The escalating requirements for high-density and performance associated with ultra large scale integration (ULSI) semiconductor devices require responsive changes in interconnection technology. Low dielectric constant (“low-k”) interlevel dielectric (ILD) materials have been found effective in mitigating RC (resistance capacitance) propagation delays to reduce power consumption and crosstalk. Materials which show promise as low-k dielectric materials include various carbon-containing materials. Such carbon-containing low-k dielectric materials include various polymers with carbon occupying a position in the backbone of the polymer. Typical of such carbon-containing polymers are benzocyclobutene (BCB), methyl silsesquioxane (MSQ), Flare-R®, Silk®, Orion, JSR and Black Diamond®. Although materials having a dielectric constant of less than about 3.9 are considered low-k dielectric materials, as integrated circuit devices and interconnect technologies continue to scale smaller, low-k dielectric materials with even lower dielectric constants have become useful, and it is increasingly popular to use materials having dielectric constants less than or equal to 3, i.e., k≦3. The challenges posed by the increasingly fragile and higher carbon content of the k≦3 materials impact plasma technology used in the manufacture of semiconductor devices because the Si—CH3, Si—C and other carbon bonds in the low-k dielectric material are susceptible to attack by the plasma processing. More particularly, the oxygen plasmas typically used to strip the organic photoresist layers formed over the low-k dielectric materials, may penetrate the low-k dielectric material and complex with the carbon in the low-k dielectric material. Plasma excitation during the stripping process results in atomic oxygen that combines with carbon from the low-k dielectric material and causes the carbon to leach out of the film, undesirably increasing the dielectric constant of the film.

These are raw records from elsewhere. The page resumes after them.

Context: an optimization exercise on an open-source flow, tuned for small area and few clock cycles per item. The choices shown serve that exercise and are no tape-out recipe.
The RTL was checked by simulation tests, not by an equivalence proof against the original design.

==> run a <==
// pix_corr
module pix_corr (
    input  wire        clk,
    input  wire        rst,
    input  wire        in_valid,
    output wire        in_ready,
    input  wire [17:0] in_pix,
    input  wire [2:0]  in_bcode,
    input  wire [17:0] in_offset,
    input  wire [17:0] in_gain,
    input  wire [17:0] in_ratio,
    input  wire [17:0] in_drift,
    input  wire [2:0]  in_wcode,
    output wire        out_valid,
    input  wire        out_ready,
    output wire [17:0] out_data,
    output wire        out_sat_lo,
    output wire        out_sat_hi
);
==> flow/config.mk <==
export PLATFORM = sky130hd
export DESIGN_NAME = pix_corr
export DESIGN_NICKNAME = pix_corr
export VERILOG_FILES = /design/flow/design.v
export SDC_FILE = /design/flow/constraint.sdc
export NUM_CORES = 4
export LEC_CHECK = 0
export ABC_AREA = 1
export CAP_MARGIN = 20
export CORE_MARGIN = 2
export CORE_UTILIZATION = 40
export CTS_BUF_LIST = sky130_fd_sc_hd__clkbuf_8
export SLEW_MARGIN = 20
export SYNTH_HIERARCHICAL = 1
export SYNTH_MINIMUM_KEEP_SIZE = 0
==> flow/constraint.sdc <==
create_clock -name core_clock -period 10.0 [get_ports {clk}]
set_input_delay 2.0000 -clock core_clock [delete_from_list [all_inputs] [get_ports {clk}]]
set_output_delay 2.0000 -clock core_clock [all_outputs]
set_load 0.01 [all_outputs]
standard.sh (not shown) runs the stock make flow with config.mk's settings and CLKGATE_MAP_FILE= SYNTH_SCRIPT=/design/flow/synth_recipe.tcl, a recipe that flattens the netlist after the stock synthesis.
==> flow/flow/run.sh <==
#!/bin/bash
# The standard layout (the standard.sh, unchanged synthesis and steps), with one
# difference: the port buffers that global placement inserts on every input and output
# are sky130_fd_sc_hd__buf_1 instead of the resizer's default pick.
set -euo pipefail
export BUFFER_PORTS_ARGS="-buffer_cell sky130_fd_sc_hd__buf_1"
bash standard.sh > standard.log 2>&1
==> run b (differences from run a) <==
--- a/flow/design.v
+++ b/flow/design.v
@@ -3393,11 +3393,11 @@
     assign bt756 = (d1[15] & ~d1[14] & ~d1[13]) | (~d1[15] & d1[14] & d1[13]);
     assign bn757 = d1[17];
     assign bo758 = d1[16] ^ d1[15];
     assign bt759 = (d1[17] & ~d1[16] & ~d1[15]) | (~d1[17] & d1[16] & d1[15]);
     assign bo760 = d1[18] ^ d1[17];
-    assign bt761 = 1'b0;
+    assign bt761 = ~d1[19] & d1[18] & d1[17];
     assign p762 = ((bo734 & (~g1[0]))) ^ bn733;
     assign p763 = ((bo734 & (~g1[1])) | (bt735 & (~g1[0]))) ^ bn733;
     assign p764 = ((bo734 & (~g1[2])) | (bt735 & (~g1[1]))) ^ bn733;
     assign p765 = ((bo734 & (~g1[3])) | (bt735 & (~g1[2]))) ^ bn733;
     assign p766 = ((bo734 & (~g1[4])) | (bt735 & (~g1[3]))) ^ bn733;
==> flow/config.mk (replaced) <==
export PLATFORM = sky130hd
export DESIGN_NAME = pix_corr
export DESIGN_NICKNAME = pix_corr
export VERILOG_FILES = /design/flow/design.v
export SDC_FILE = /design/flow/constraint.sdc
export NUM_CORES = 4
export LEC_CHECK = 0
export ABC_AREA = 1
export CAP_MARGIN = 0
export CORE_MARGIN = 2
export CORE_UTILIZATION = 40
export SLEW_MARGIN = 0
export SYNTH_HIERARCHICAL = 1
export SYNTH_MINIMUM_KEEP_SIZE = 0
==> run summary <==
| metric | run a | run b |
|---|---|---|
| Average wire length per cell after detail routing | 24.9 microns | 23.9 microns |
| Minimum setup slack in the final design | 0.408 ns | 0.429 ns |
| Number of synthesized flops with an enable pin | 136 | 137 |
| Multi-input logic portion of the cell area | 75.4% | 75.0% |
| Die width | 290 microns | 291 microns |
| Initial cell density of the core | 40.5% | 40.2% |
| Well tap count | 1060 | 1070 |
| Inverters, non-clock | 318 | 311 |
| Count of mapped cells out of synthesis | 3504 | 3512 |
| Global routing usage on met1 | 35.2% | 34.8% |
| Outcome | complete, no violations | complete, no violations |
| Floorplan die height | 290 microns | 291 microns |
| Vias after detailed routing | 28759 | 28863 |
| Hold WS | 0.426 ns | 0.419 ns |
| Area after DPL | 34600 sq um | 34700 sq um |
Testbench counts of run a, summed over its fixed seeds: cycles 16,016, items 16,000.
Testbench counts of run b, summed over its fixed seeds: cycles 16,016, items 16,000.

-- re-timing with driven ports --
Ports are ideal in the flow. The routed layouts listed here were re-timed in OpenROAD. Step 1 (the two cells are an assumption about what drives the block):
set clk [get_ports {clk}]
set_driving_cell -lib_cell sky130_fd_sc_hd__clkbuf_16 $clk
set_driving_cell -lib_cell sky130_fd_sc_hd__buf_2 [delete_from_list [all_inputs] $clk]
Step 2 times the ports against the registers' clock, not the clock port: input delays grow and output delays shrink by t, the midpoint of the rising clock arrivals with the driver on. Three values: ideal, step 1, step 2; two values: the first two.
run | t, ns | setup WS [ns] | worst setup path at the end | worst register clock-pin slew, ns
run a | 0.582 | 0.408 / 0.355 / 0.160 | input to register | 0.10 / 0.10
run b | 0.552 | 0.429 / 0.364 / 0.189 | input to register | 0.07 / 0.07
After both steps every run listed still meets setup and hold. For run a, which loses most, drivers alone change the setup slack by -0.053 ns; drivers and shift together by -0.248 ns.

As such, there have been attempts to strip photoresist using oxygen-free plasmas. One attempt to strip photoresist in an oxygen-deficient environment is provided in U.S. Pat. No. 6,030,901 issued on Feb. 29, 2000 to Hopper, et al, entitled Photoresist Stripping Without Degrading Low Dielectric Constant Materials. U.S. Pat. No. 6,235,453, issued May 22, 2001 to You, et al, entitled Low-k Photoresist Removal Process, teaches a photoresist removal process that uses a trace amount of O2. Such attempts have generally been unsuccessful because of low stripping rates and polymer build-up in the plasma chamber. The oxygen in conventional plasmas typically complexes with the organic photoresist to produce gases such as CO2, CO, and H2O, which are easily pumped out of the plasma chamber. Due to the lack or only trace amount of oxygen, each of the aforementioned references include the shortcomings of a low strip rate due to the lessened reactivity toward the photoresist, and polymer build-up in the etch chamber due to the lack of liberation of easily removable gases such as CO, CO2 or H2O. Furthermore, such oxygen-deficient plasmas lack the ability to strip polymeric by-products or penetrate the hard skin which forms on photoresist layers during aggressive etch processes such as the via etch in a via first process sequence or other damascene technology etches.
It would therefore be desirable to provide a method for manufacturing a semiconductor device that overcomes the above-described shortcomings and provides a photoresist stripping process that does not degrade low-k dielectric material.